Loved. I don't place a ton of value on being understood, and to love as-is is one of the highest honours one could give a person, I think.
 
Porque no los dos??



No really.... why not both?
 
Also I basically was homeless when my mother died and I lost the house, you insufferable prick. People who didn't particularly love me did a lot more for me than people who supposedly did during that time. Reevaluate love when you're fucking starving and ready to lick boots for anything at all.

I've been in a similar situation and I understand what you mean. I have to say that being loved by others isn't always what its cracked up to be. I've been homeless too and my so-called family, who you expect to reach out to you, really did not help much at all. It was the people who understood and had been in similar experiences that reached out and helped. Being loved can only take a situation so far... and the same thing goes for being understood. I hope things are better for you now.

This question was a bit broad.... cause being loved should come with understanding. At least that is what I personally expect out of my relationships.
 
Loved.

Understanding does not equal admiration nor the ability to value who is it you are.

People can understand you and still think you're a piece of poo.

loved

I don't understand why people put so much emphasis on being understood, to me acceptance is far more important that understanding. I would question whether any one human being can ever fully understand another one. Acceptance, on the other hand, is knowing that the other person will still always respect who you are regardless of whether they understand. This is unconditional love and nothing makes a person feel more secure than that.
This make me stop and thing.

I remembered my own beliefs too. Understanding is just..that. There may or may not be acceptance, there may or may not be approval or support.

Both of this, essentially.

Also I think being loved involves a certain amount of understanding, otherwise is won't be -you- they love; but someone else.
 
I've been in a similar situation and I understand what you mean. I have to say that being loved by others isn't always what its cracked up to be. I've been homeless too and my so-called family, who you expect to reach out to you, really did not help much at all. It was the people who understood and had been in similar experiences that reached out and helped. Being loved can only take a situation so far... and the same thing goes for being understood. I hope things are better for you now.

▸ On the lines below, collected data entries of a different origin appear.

<file path="src/rtl/load_store_buffer_pkg.sv">
// Shared definitions for the load/store buffer: memory op codes, access sizes,
// head FSM states and small decode/extension helpers.
package load_store_buffer_pkg;

    localparam logic [4:0] OP_LB  = 5'h0B;
    localparam logic [4:0] OP_LH  = 5'h0C;
    localparam logic [4:0] OP_LW  = 5'h0D;
    localparam logic [4:0] OP_LBU = 5'h0E;
    localparam logic [4:0] OP_LHU = 5'h0F;
    localparam logic [4:0] OP_SB  = 5'h10;
    localparam logic [4:0] OP_SH  = 5'h11;
    localparam logic [4:0] OP_SW  = 5'h12;

    localparam logic [1:0] SIZE_BYTE = 2'd0;
    localparam logic [1:0] SIZE_HALF = 2'd1;
    localparam logic [1:0] SIZE_WORD = 2'd2;

    typedef enum logic [1:0] {
        IDLE    = 2'd0,
        LD_BUSY = 2'd1,
        ST_WAIT = 2'd2,
        ST_BUSY = 2'd3
    } lsb_state_t;

    function automatic logic is_load(input logic [4:0] op);
        logic result;
        case (op)
            OP_LB, OP_LH, OP_LW, OP_LBU, OP_LHU: result = 1'b1;
            default:                             result = 1'b0;
        endcase
        return result;
    endfunction

    function automatic logic is_store(input logic [4:0] op);
        logic result;
        case (op)
            OP_SB, OP_SH, OP_SW: result = 1'b1;
            default:             result = 1'b0;
        endcase
        return result;
    endfunction

    function automatic logic [1:0] op_size(input logic [4:0] op);
        logic [1:0] result;
        case (op)
            OP_LB, OP_LBU, OP_SB: result = SIZE_BYTE;
            OP_LH, OP_LHU, OP_SH: result = SIZE_HALF;
            default:              result = SIZE_WORD;
        endcase
        return result;
    endfunction

    // Memory returns data right-aligned; widen it according to the load flavour.
    function automatic logic [31:0] load_extend(input logic [4:0] op, input logic [31:0] rdata);
        logic [31:0] result;
        case (op)
            OP_LB:   result = {{24{rdata[7]}}, rdata[7:0]};
            OP_LH:   result = {{16{rdata[15]}}, rdata[15:0]};
            OP_LBU:  result = {24'h000000, rdata[7:0]};
            OP_LHU:  result = {16'h0000, rdata[15:0]};
            default: result = rdata;
        endcase
        return result;
    endfunction

endpackage

</file>
<file path="src/rtl/load_store_buffer_fifo.sv">
// Circular entry storage for the load/store buffer with head/tail pointers,
// occupancy count and a registered full flag.
module lsb_fifo #(
    parameter int DEPTH = 4,
    parameter int WIDTH = 72
) (
    input  logic             clk,
    input  logic             rst,
    input  logic             push,
    input  logic [WIDTH-1:0] wr_data,
    input  logic             pop,
    input  logic             flush,
    input  logic             keep_head,
    output logic [WIDTH-1:0] rd_data,
    output logic             empty,
    output logic             full
);

    localparam int PW = $clog2(DEPTH);
    localparam int CW = PW + 1;
    localparam logic [CW-1:0] MAX_CNT = CW'(DEPTH);
    localparam logic [CW-1:0] ONE_CNT = CW'(1);

    logic [WIDTH-1:0] mem [DEPTH];
    logic [PW-1:0]    head_ptr;
    logic [PW-1:0]    tail_ptr;
    logic [PW-1:0]    head_n;
    logic [CW-1:0]    count;
    logic [CW-1:0]    count_n;
    logic             push_ok;
    logic             pop_ok;
    logic             full_q;

    // A push against a full queue is dropped even if the head leaves this cycle.
    assign push_ok = push && (count != MAX_CNT) && !flush;
    assign pop_ok  = pop && (count != '0);
    assign head_n  = pop_ok ? head_ptr + 1'b1 : head_ptr;

    always_comb begin
        count_n = count;
        if (flush) begin
            count_n = (keep_head && !pop_ok && (count != '0)) ? ONE_CNT : '0;
        end else begin
            case ({push_ok, pop_ok})
                2'b10:   count_n = count + 1'b1;
                2'b01:   count_n = count - 1'b1;
                default: count_n = count;
            endcase
        end
    end

    always_ff @(posedge clk) begin
        if (rst) begin
            head_ptr <= '0;
            tail_ptr <= '0;
            count    <= '0;
            full_q   <= 1'b0;
        end else begin
            head_ptr <= head_n;
            count    <= count_n;
            full_q   <= (count_n == MAX_CNT);
            if (flush) begin
                tail_ptr <= (count_n == ONE_CNT) ? head_n + 1'b1 : head_n;
            end else if (push_ok) begin
                tail_ptr <= tail_ptr + 1'b1;
            end
        end
    end

    always_ff @(posedge clk) begin
        if (push_ok) begin
            mem[tail_ptr] <= wr_data;
        end
    end

    assign rd_data = mem[head_ptr];
    assign empty   = (count == '0);
    assign full    = full_q;

endmodule

</file>
<file path="src/rtl/load_store_buffer.sv">
// In-order load/store queue between the address unit and data memory; issues one
// access at a time, holds stores until commit and broadcasts results on the CDB.
module load_store_buffer
    import load_store_buffer_pkg::*;
#(
    parameter int DEPTH = 4,
    parameter int ROB_W = 3
) (
    input  logic             clk,
    input  logic             rst,
    input  logic [31:0]      addr_in,
    input  logic [4:0]       op_in,
    input  logic [ROB_W-1:0] rob_in,
    input  logic [31:0]      data_in,
    input  logic             flush,
    input  logic             commit_valid,
    input  logic [ROB_W-1:0] commit_rob,
    output logic             full,
    output logic             mem_req,
    output logic             mem_we,
    output logic [31:0]      mem_addr,
    output logic [31:0]      mem_wdata,
    output logic [1:0]       mem_size,
    input  logic             mem_ready,
    input  logic [31:0]      mem_rdata,
    output logic             cdb_valid,
    output logic [ROB_W-1:0] cdb_rob,
    output logic [31:0]      cdb_value
);

    localparam int EW = 32 + 5 + ROB_W + 32;

    logic [EW-1:0]    head_entry;
    logic [31:0]      head_addr;
    logic [4:0]       head_op;
    logic [ROB_W-1:0] head_rob;
    logic [31:0]      head_data;
    logic             empty;
    logic             pop;

    lsb_state_t       state, state_n;
    logic             announced, announced_n;
    logic             ld_flushed, ld_flushed_n;
    logic             mem_req_n, mem_we_n;
    logic [31:0]      mem_addr_n, mem_wdata_n;
    logic [1:0]       mem_size_n;
    logic             cdb_valid_n;
    logic [ROB_W-1:0] cdb_rob_n;
    logic [31:0]      cdb_value_n;

    lsb_fifo #(
        .DEPTH (DEPTH),
        .WIDTH (EW)
    ) u_fifo (
        .clk       (clk),
        .rst       (rst),
        .push      (rob_in != '0),
        .wr_data   ({addr_in, op_in, rob_in, data_in}),
        .pop       (pop),
        .flush     (flush),
        .keep_head (state == ST_BUSY),
        .rd_data   (head_entry),
        .empty     (empty),
        .full      (full)
    );

    assign head_addr = head_entry[EW-1 -: 32];
    assign head_op   = head_entry[32+ROB_W +: 5];
    assign head_rob  = head_entry[32 +: ROB_W];
    assign head_data = head_entry[31:0];

    // Head FSM: memory outputs hold their value unless a transition changes them.
    // A load flushed mid-flight still waits for its response, which is then dropped.
    always_comb begin
        state_n      = state;
        announced_n  = announced;
        ld_flushed_n = ld_flushed;
        mem_req_n    = mem_req;
        mem_we_n     = mem_we;
        mem_addr_n   = mem_addr;
        mem_wdata_n  = mem_wdata;
        mem_size_n   = mem_size;
        cdb_valid_n  = 1'b0;
        cdb_rob_n    = '0;
        cdb_value_n  = '0;
        pop          = 1'b0;

        case (state)
            IDLE: begin
                if (!empty && !flush) begin
                    if (is_load(head_op)) begin
                        state_n     = LD_BUSY;
                        mem_req_n   = 1'b1;
                        mem_we_n    = 1'b0;
                        mem_addr_n  = head_addr;
                        mem_wdata_n = '0;
                        mem_size_n  = op_size(head_op);
                    end else if (is_store(head_op)) begin
                        if (!announced) begin
                            cdb_valid_n = 1'b1;
                            cdb_rob_n   = head_rob;
                            announced_n = 1'b1;
                            state_n     = ST_WAIT;
                        end
                    end else begin
                        cdb_valid_n = 1'b1;
                        cdb_rob_n   = head_rob;
                        pop         = 1'b1;
                    end
                end
            end
            ST_WAIT: begin
                if (flush) begin
                    state_n = IDLE;
                end else if (commit_valid && (commit_rob == head_rob)) begin
                    state_n     = ST_BUSY;
                    mem_req_n   = 1'b1;
                    mem_we_n    = 1'b1;
                    mem_addr_n  = head_addr;
                    mem_wdata_n = head_data;
                    mem_size_n  = op_size(head_op);
                end
            end
            LD_BUSY: begin
                if (mem_ready) begin
                    state_n      = IDLE;
                    announced_n  = 1'b0;
                    ld_flushed_n = 1'b0;
                    mem_req_n    = 1'b0;
                    mem_we_n     = 1'b0;
                    mem_addr_n   = '0;
                    mem_wdata_n  = '0;
                    mem_size_n   = '0;
                    if (!ld_flushed && !flush) begin
                        cdb_valid_n = 1'b1;
                        cdb_rob_n   = head_rob;
                        cdb_value_n = load_extend(head_op, mem_rdata);
                        pop         = 1'b1;
                    end
                end else if (flush) begin
                    ld_flushed_n = 1'b1;
                end
            end
            ST_BUSY: begin
                if (mem_ready) begin
                    state_n     = IDLE;
                    announced_n = 1'b0;
                    mem_req_n   = 1'b0;
                    mem_we_n    = 1'b0;
                    mem_addr_n  = '0;
                    mem_wdata_n = '0;
                    mem_size_n  = '0;
                    pop         = 1'b1;
                end
            end
            default: state_n = IDLE;
        endcase

        if (flush) begin
            announced_n = 1'b0;
        end
    end

    always_ff @(posedge clk) begin
        if (rst) begin
            state      <= IDLE;
            announced  <= 1'b0;
            ld_flushed <= 1'b0;
            mem_req    <= 1'b0;
            mem_we     <= 1'b0;
            mem_addr   <= '0;
            mem_wdata  <= '0;
            mem_size   <= '0;
            cdb_valid  <= 1'b0;
            cdb_rob    <= '0;
            cdb_value  <= '0;
        end else begin
            state      <= state_n;
            announced  <= announced_n;
            ld_flushed <= ld_flushed_n;
            mem_req    <= mem_req_n;
            mem_we     <= mem_we_n;
            mem_addr   <= mem_addr_n;
            mem_wdata  <= mem_wdata_n;
            mem_size   <= mem_size_n;
            cdb_valid  <= cdb_valid_n;
            cdb_rob    <= cdb_rob_n;
            cdb_value  <= cdb_value_n;
        end
    end

endmodule

</file>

This question was a bit broad.... cause being loved should come with understanding. At least that is what I personally expect out of my relationships.

In my experience it doesn't have to come with understanding but maybe I was never really loved for all I know.

I'd prefer both I guess but I can live with civilized indifference. I've had plenty of people not treat me well too so I take what I can get. It's kinda like asking if you'd rather lose your eyes or your ears though.

I can live with not being cared about much so long as people aren't total dicks about it. It's not ideal but I can survive it... but not being understood would make me want to quit life.
 
Not to offend you, or really anyone else in this thread, but if someone picks being understood over being loved it's most likely because they have a fundamental misunderstanding of what love is.

Love is patient, and kind.
Love is forgiveness and reconciliation
Love is joy and hope
Love is strength and endurance
Love is so much more then any words I can think of to describe it.

We as a people are built to love, and be loved.

Yeah yeah I've been to church and heard all this stuff before. Sounds good on paper but so often turns out to be empty words.

Besides, most of those things aren't a necessity in my opinion. Additionally too much of this kind of 'love' makes me feel incredibly sappy and overloaded.

Also a lot of this comes down to loving yourself to get these benefits because this sugary sap is so stereotypical that it can be said without feeling, but the benefits come from your belief and not necessarily the actual intentions or sincerity of others.

This is like saying beauty is on the inside. Everybody says it but very few actually fucking mean it.